El abecé del multicloud

Estas son las claves para entender esta tendencia, una de las más relevantes para la infraestructura tecnológica de las empresas.

multicloud

El de transformación digital no es un proceso unívoco, que se ejecute por igual en todas las compañías o entornos. Antes al contrario: las diferentes propuestas que permiten la modernización de la estructura informática y tecnológica sobre la que se articula una empresa son cambiantes, permiten adaptaciones y continuamente se renuevan y se modernizan. 

En lo que se refiere al almacenamiento en la nube se ha distinguido tradicionalmente, o todo lo tradicional que se pueda establecer hablando de algo tan reciente como la transformación digital, entre nube privada y nube pública, entendiendo por la primera la que se trabaja en exclusiva en una compañía, de forma local. La pública está gestionada por una empresa proveedora, que ofrece servicios en red a sus clientes. De la combinación de ambas surge la cloud híbrida, que vincula las anteriores pero manteniendo su estatus diferencial.

Ante estas opciones surge un nuevo modelo de gestión, el multicloud, que como su nombre apunta, emplea múltiples proveedores de nube para distintas cargas de trabajo.

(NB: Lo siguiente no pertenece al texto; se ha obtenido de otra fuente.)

### config.mk
export PLATFORM = sky130hd
export DESIGN_NAME = crg_top
export DESIGN_NICKNAME = d
export VERILOG_FILES = /design/src/shared/crg_pkg.sv /design/src/verilog/crg_top.sv
export VERILOG_INCLUDE_DIRS = /design/src /design/src/shared
export SDC_FILE = /design/constraint.sdc
export NUM_CORES = 1
export LEC_CHECK = 0
export ABC_AREA = 1
export BUFFER_PORTS_ARGS = -buffer_cell sky130_fd_sc_hd__buf_2
export CORE_UTILIZATION = 49
export DETAILED_ROUTE_END_ITERATION = 10
export HOLD_SLACK_MARGIN = 0.15
export PLACE_DENSITY = 0.88
export SLEW_MARGIN = 0
export SYNTH_ARGS = -nofsm -noshare
export SYNTH_HDL_FRONTEND = slang
export SYNTH_SLANG_ARGS = --single-unit
export TNS_END_PERCENT = 1
### constraint.sdc
create_clock -name clk -period 1.5 [get_ports clk]
set_input_delay 0 -clock clk [delete_from_list [all_inputs] [get_ports clk]]
set_output_delay 0 -clock clk [all_outputs]
set_load 0.02 [all_outputs]
### src/shared/crg_regs.svh
// Purpose: Offsets, field positions, reset values and timing figures of the
//          clock and reset generator.
// Assumes: Register reached by 8-bit I/O cycles at its fixed port address.
// Notes:   Definitions only.
`ifndef CRG_REGS_SVH
`define CRG_REGS_SVH

// Reset control port and its fields.
`define CRG_RC_ADDR 16'h0CF9
`define CRG_RC_RESET 8'h00
`define CRG_RC_SOFT_BIT 0
`define CRG_RC_HARD_BIT 1
`define CRG_RC_RTC_EN_BIT 2
`define CRG_RC_BUSY_BIT 7

// Host clock rate and minimum reset duration.
`define CRG_CLK_MHZ 40
`define CRG_RST_MIN_US 1000
// Highest supported PCI clock, used to size the reset counter.
`define CRG_PCI_MAX_MHZ 33
`define CRG_CNT_W 16

// Length of the CPU initialization pulse, in PCI clocks.
`define CRG_INIT_PCI_CYCLES 16
`define CRG_INIT_W 5

`endif

### src/shared/crg_pkg.sv
// Purpose: Types shared by the clock and reset generator.
// Assumes: crg_regs.svh supplies the widths.
// Notes:   All state of the top module is one packed struct.
`include "crg_regs.svh"

package crg_pkg;

  typedef enum logic [1:0] {
    CRG_OFF,
    CRG_HOLD,
    CRG_RUN,
    CRG_HARD
  } crg_seq_type;

  // One I/O cycle toward the reset control port.
  typedef struct packed {
    logic [15:0] addr;
    logic wr;
    logic rd;
    logic [7:0] wdata;
  } crg_io_req_type;

  // Reset and initialization outputs.
  typedef struct packed {
    logic cpu_reset_out;
    logic pci_reset_out_n;
    logic expansion_bus_reset_out;
    logic cpu_init_out;
  } crg_rst_out_type;

  typedef struct packed {
    crg_seq_type seq;
    logic pg_meta;
    logic pg_sync;
    logic pg_seen;
    logic tristate;
    logic pci_clk;
    logic rtc_en;
    logic rtc_gated;
    logic [`CRG_CNT_W-1:0] cnt;
    logic [`CRG_INIT_W-1:0] init_cnt;
    logic [7:0] rdata;
    crg_rst_out_type rst;
  } crg_state_type;

endpackage : crg_pkg
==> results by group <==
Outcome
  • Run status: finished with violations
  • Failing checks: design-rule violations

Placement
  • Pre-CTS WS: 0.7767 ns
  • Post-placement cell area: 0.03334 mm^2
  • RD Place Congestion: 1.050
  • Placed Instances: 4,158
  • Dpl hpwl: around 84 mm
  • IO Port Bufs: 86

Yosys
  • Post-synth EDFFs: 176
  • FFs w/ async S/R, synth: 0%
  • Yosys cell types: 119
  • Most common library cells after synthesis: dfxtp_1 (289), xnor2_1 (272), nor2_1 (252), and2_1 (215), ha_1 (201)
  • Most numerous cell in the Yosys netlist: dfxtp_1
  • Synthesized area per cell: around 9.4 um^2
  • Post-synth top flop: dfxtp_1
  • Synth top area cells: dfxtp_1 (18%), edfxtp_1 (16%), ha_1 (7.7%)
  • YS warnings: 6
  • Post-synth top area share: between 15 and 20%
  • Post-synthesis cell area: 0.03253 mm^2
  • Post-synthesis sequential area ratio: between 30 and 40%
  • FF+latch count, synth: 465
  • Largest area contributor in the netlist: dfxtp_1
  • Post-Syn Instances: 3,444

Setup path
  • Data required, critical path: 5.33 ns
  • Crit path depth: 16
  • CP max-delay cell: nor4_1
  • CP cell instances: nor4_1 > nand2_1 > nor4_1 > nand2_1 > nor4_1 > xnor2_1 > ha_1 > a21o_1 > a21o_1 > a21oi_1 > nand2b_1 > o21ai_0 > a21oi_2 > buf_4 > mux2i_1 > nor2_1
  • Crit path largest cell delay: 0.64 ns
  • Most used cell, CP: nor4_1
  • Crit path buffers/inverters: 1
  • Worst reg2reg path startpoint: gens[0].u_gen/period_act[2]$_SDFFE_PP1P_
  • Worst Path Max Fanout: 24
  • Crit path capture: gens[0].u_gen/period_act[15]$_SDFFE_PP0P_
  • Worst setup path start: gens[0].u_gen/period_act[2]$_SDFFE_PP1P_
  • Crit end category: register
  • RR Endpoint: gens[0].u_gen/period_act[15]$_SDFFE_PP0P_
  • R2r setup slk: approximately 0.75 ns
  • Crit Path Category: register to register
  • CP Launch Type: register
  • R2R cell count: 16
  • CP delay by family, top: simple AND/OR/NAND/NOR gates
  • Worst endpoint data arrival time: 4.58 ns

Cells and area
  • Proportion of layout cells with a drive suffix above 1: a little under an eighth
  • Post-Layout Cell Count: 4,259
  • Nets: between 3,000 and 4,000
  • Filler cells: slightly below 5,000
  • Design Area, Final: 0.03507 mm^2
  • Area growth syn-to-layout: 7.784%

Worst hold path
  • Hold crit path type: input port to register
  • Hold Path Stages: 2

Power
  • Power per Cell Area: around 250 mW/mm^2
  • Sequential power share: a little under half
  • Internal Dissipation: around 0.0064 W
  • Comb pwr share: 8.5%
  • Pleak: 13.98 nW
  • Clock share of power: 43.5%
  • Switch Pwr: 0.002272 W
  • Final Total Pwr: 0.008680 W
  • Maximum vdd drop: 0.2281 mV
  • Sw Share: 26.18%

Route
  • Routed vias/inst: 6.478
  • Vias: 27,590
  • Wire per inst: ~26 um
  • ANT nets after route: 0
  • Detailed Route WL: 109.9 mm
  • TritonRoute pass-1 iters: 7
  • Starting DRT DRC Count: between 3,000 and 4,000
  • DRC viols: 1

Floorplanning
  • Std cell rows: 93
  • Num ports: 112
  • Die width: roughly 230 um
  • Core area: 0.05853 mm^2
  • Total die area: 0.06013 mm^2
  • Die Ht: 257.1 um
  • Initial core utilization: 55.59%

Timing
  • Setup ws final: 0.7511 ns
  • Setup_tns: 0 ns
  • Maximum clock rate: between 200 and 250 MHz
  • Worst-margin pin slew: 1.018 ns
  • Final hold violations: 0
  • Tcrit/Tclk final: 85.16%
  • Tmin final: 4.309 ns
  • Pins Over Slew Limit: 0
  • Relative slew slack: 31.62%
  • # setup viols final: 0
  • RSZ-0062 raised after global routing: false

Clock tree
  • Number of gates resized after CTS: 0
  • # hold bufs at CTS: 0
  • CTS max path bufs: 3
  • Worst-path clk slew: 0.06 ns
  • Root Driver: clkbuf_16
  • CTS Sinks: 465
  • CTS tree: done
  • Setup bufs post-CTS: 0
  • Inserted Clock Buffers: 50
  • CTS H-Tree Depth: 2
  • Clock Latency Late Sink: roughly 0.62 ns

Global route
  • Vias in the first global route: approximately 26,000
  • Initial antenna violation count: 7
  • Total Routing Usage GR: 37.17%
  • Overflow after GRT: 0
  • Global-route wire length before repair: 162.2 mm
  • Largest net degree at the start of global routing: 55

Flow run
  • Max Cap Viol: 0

A diferencia del modelo de cloud híbrida, del que se podría pensar que son iguales, el multicloud se entiende como una única arquitectura, heterogénea, a través de la cual mantener muchas opciones abiertas, huyendo de un único vendedor para optar por varias opciones, como se explica en el manual de reciente publicación Multicloud Storage for Dummies. Aquí se resume la diferencia en que el multicloud apuesta por “múltiples servicios cloud, en lugar de múltiples modos de despliegue”, que sería lo que se correspondería con la oferta híbrida. 

Este tipo de gestión aporta distintas ventajas, según señalan en el manual, facilitando la transferencia de datos de aplicaciones a las nubes públicas, entre ellas o de vuelta al almacenamiento local. Reduce la dependencia de un único proveedor al facilitar el trabajo con distintas alternativas. Al no depender en exclusiva de una empresa, sea externa o interna, se mejora la seguridad, lo que disminuye la posibilidad de problemas o hace que el control de los mismos sea más sencillo. Se facilita la copia de seguridad de la información. Además, el modelo multicloud permite una mayor flexibilidad y versatilidad gracias a que admite distintas opciones sobre las que correr las cargas de trabajo. 

Todo esto se resume en dos claves: mejor protección de los datos y mayor simplicidad en la gestión. Las soluciones multicloud permiten administrar todos estos servicios mediante un único portal o punto de acceso, a través del cual acceder a toda la infraestructura tecnológica de la empresa. Como extra, estos beneficios suelen redundar en una mayor rentabilidad. Un compendio de factores que hacen que el multicloud sea una opción muy a tener en cuenta por los responsables de TI de las compañías.